=== Provided records ===

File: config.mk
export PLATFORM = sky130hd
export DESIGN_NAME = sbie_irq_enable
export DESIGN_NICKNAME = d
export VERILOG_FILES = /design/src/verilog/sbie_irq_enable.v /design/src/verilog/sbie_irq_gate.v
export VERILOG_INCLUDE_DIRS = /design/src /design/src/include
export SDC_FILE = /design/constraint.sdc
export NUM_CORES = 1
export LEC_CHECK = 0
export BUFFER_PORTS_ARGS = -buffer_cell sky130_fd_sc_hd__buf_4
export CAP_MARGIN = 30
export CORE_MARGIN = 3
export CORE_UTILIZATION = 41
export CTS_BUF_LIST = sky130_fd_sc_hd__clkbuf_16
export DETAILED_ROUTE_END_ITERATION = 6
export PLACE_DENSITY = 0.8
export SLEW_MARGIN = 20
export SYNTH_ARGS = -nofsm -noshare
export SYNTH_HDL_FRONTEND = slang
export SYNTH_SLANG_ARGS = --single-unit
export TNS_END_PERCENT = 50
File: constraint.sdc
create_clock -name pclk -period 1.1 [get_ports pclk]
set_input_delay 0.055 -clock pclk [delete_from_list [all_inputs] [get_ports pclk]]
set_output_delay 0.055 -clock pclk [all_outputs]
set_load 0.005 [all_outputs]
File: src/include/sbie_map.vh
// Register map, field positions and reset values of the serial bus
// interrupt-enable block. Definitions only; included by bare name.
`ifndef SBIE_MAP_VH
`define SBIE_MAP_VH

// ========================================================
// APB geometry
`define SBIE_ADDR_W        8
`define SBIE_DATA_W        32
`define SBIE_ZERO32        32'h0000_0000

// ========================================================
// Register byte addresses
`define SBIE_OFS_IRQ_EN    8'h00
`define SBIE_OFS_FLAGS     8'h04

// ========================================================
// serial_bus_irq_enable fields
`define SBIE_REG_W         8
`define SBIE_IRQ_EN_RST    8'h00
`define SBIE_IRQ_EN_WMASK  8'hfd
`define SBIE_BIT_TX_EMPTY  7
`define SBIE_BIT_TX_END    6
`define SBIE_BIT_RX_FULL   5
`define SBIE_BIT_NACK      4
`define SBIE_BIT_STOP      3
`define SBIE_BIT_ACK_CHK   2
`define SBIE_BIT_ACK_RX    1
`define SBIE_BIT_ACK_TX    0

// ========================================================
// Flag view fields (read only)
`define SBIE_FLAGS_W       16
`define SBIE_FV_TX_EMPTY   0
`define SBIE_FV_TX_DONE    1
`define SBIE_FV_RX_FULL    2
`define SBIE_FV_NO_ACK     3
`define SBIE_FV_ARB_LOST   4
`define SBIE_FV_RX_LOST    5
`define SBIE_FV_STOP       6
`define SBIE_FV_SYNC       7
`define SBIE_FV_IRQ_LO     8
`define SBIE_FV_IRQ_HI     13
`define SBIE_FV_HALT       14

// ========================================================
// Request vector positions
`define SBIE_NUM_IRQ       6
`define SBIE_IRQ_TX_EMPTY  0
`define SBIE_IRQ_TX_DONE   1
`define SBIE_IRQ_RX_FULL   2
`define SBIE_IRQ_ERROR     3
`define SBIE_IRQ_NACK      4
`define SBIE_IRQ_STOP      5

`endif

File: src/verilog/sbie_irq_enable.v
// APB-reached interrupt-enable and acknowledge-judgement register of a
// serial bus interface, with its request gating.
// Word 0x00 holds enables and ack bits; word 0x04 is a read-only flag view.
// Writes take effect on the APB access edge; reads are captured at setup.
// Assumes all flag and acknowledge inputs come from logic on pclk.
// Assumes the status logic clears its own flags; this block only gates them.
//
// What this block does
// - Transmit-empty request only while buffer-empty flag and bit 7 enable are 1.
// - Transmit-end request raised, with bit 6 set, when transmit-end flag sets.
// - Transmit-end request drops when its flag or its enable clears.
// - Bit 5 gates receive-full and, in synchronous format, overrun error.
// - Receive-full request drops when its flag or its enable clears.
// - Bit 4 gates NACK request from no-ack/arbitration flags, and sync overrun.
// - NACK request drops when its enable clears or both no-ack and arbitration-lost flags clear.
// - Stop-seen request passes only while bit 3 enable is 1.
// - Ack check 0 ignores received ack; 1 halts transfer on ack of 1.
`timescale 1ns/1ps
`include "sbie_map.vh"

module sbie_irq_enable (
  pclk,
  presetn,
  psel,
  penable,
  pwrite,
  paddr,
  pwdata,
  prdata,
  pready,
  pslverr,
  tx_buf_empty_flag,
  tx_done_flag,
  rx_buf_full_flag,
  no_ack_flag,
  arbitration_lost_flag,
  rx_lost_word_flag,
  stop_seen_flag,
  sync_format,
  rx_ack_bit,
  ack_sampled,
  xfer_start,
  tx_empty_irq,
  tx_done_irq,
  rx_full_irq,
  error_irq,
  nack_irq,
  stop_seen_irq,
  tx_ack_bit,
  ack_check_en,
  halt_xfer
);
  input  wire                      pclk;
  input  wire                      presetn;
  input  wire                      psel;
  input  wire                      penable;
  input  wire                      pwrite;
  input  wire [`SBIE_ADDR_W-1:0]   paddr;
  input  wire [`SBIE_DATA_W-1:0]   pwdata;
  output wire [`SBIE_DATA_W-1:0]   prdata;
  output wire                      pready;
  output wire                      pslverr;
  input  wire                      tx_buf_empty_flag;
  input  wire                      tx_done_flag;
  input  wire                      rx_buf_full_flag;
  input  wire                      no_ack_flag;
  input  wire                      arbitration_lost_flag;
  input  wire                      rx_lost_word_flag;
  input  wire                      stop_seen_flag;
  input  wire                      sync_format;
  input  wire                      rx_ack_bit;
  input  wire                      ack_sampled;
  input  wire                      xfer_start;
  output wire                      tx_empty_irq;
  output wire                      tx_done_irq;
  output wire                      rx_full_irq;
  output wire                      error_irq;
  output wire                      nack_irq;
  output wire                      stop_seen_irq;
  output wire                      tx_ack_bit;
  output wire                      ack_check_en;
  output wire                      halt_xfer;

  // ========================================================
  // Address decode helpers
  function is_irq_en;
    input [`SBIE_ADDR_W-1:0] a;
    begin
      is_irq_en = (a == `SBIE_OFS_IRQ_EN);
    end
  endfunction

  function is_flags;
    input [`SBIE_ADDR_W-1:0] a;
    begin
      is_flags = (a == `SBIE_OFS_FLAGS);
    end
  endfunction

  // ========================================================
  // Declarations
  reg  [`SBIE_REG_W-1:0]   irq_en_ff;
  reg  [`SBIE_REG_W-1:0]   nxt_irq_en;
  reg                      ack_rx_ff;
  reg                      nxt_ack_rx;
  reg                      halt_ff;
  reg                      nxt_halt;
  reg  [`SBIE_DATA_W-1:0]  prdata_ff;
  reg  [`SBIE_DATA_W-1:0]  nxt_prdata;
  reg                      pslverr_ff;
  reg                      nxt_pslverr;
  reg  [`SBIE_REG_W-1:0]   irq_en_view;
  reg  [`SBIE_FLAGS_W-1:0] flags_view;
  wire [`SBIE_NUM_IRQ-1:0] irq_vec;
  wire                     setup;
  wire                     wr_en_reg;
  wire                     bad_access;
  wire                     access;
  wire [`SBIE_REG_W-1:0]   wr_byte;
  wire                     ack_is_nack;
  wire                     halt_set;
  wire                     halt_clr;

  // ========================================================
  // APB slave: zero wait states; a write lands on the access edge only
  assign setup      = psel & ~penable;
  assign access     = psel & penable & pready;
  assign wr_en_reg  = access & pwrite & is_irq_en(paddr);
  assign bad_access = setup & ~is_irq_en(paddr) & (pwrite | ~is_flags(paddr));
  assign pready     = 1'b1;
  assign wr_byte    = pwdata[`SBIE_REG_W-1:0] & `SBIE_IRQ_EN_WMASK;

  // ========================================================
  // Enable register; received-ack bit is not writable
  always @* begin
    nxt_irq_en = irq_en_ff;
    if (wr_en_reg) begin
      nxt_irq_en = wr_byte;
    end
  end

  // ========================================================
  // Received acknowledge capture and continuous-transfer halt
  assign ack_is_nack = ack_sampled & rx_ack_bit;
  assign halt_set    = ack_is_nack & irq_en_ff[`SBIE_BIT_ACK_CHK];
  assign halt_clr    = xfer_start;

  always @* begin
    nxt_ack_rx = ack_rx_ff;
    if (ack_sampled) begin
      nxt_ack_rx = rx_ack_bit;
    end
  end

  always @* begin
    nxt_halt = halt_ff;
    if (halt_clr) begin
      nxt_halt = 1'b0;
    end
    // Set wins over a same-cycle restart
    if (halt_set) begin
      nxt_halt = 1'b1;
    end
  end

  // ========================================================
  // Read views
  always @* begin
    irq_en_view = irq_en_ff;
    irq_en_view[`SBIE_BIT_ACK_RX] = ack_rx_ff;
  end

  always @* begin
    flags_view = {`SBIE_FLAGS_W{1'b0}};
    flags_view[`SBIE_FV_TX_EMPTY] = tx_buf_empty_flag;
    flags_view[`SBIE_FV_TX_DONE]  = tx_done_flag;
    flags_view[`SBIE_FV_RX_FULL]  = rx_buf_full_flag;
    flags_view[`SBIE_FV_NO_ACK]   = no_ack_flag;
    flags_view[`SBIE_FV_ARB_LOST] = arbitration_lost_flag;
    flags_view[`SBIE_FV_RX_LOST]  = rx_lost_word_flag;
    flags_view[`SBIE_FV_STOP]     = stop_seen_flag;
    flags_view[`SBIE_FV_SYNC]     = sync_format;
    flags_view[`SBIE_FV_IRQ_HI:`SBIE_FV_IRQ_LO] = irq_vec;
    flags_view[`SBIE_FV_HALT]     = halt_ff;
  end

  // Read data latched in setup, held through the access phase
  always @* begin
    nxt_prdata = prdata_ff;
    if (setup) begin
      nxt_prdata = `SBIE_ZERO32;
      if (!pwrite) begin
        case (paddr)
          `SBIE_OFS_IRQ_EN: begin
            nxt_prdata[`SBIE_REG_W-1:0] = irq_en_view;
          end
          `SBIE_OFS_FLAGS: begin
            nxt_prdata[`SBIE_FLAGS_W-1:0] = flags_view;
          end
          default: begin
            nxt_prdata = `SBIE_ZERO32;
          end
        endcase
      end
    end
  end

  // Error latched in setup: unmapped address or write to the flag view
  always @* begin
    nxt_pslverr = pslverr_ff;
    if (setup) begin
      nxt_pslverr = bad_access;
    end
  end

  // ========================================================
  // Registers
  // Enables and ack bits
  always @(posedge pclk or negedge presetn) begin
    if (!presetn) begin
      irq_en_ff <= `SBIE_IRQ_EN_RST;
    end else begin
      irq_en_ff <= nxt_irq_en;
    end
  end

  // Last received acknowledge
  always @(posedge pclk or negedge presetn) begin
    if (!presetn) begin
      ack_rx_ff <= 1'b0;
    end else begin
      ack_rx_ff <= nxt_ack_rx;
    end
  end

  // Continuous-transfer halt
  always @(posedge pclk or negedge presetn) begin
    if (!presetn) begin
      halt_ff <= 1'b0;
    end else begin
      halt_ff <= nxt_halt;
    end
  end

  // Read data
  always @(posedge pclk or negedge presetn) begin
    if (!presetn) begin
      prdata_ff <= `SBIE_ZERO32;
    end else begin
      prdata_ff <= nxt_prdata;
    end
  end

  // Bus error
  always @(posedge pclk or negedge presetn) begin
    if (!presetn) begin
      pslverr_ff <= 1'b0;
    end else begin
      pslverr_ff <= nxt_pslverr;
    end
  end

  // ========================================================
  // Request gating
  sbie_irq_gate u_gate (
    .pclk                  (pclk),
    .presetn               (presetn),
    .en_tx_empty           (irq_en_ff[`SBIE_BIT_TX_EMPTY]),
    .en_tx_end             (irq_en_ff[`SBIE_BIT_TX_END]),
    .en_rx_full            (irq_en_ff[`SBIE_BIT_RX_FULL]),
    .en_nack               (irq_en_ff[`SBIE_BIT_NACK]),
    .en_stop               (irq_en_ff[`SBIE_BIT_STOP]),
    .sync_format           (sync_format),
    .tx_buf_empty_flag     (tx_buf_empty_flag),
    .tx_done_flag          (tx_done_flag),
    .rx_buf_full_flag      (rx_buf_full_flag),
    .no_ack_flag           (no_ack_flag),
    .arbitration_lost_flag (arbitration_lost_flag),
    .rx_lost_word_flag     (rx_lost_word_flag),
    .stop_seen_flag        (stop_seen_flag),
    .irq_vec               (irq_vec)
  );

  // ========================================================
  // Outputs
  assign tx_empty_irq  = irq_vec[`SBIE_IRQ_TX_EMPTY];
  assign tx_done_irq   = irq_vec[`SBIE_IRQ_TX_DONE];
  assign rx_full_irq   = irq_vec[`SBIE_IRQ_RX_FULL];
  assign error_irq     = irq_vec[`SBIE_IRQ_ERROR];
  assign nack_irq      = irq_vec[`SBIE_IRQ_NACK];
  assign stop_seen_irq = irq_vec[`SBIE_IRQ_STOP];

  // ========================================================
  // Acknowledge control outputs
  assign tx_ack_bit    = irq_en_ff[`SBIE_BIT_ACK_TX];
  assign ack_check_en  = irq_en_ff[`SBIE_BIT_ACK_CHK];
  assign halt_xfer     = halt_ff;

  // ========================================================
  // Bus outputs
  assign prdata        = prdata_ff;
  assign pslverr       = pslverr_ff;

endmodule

===

Task requirements: Beginning with the opening line above, retype the records exactly through the line with "the serial bus", both ends included.

Reply:
File: config.mk
export PLATFORM = sky130hd
export DESIGN_NAME = sbie_irq_enable
export DESIGN_NICKNAME = d
export VERILOG_FILES = /design/src/verilog/sbie_irq_enable.v /design/src/verilog/sbie_irq_gate.v
export VERILOG_INCLUDE_DIRS = /design/src /design/src/include
export SDC_FILE = /design/constraint.sdc
export NUM_CORES = 1
export LEC_CHECK = 0
export BUFFER_PORTS_ARGS = -buffer_cell sky130_fd_sc_hd__buf_4
export CAP_MARGIN = 30
export CORE_MARGIN = 3
export CORE_UTILIZATION = 41
export CTS_BUF_LIST = sky130_fd_sc_hd__clkbuf_16
export DETAILED_ROUTE_END_ITERATION = 6
export PLACE_DENSITY = 0.8
export SLEW_MARGIN = 20
export SYNTH_ARGS = -nofsm -noshare
export SYNTH_HDL_FRONTEND = slang
export SYNTH_SLANG_ARGS = --single-unit
export TNS_END_PERCENT = 50
File: constraint.sdc
create_clock -name pclk -period 1.1 [get_ports pclk]
set_input_delay 0.055 -clock pclk [delete_from_list [all_inputs] [get_ports pclk]]
set_output_delay 0.055 -clock pclk [all_outputs]
set_load 0.005 [all_outputs]
File: src/include/sbie_map.vh
// Register map, field positions and reset values of the serial bus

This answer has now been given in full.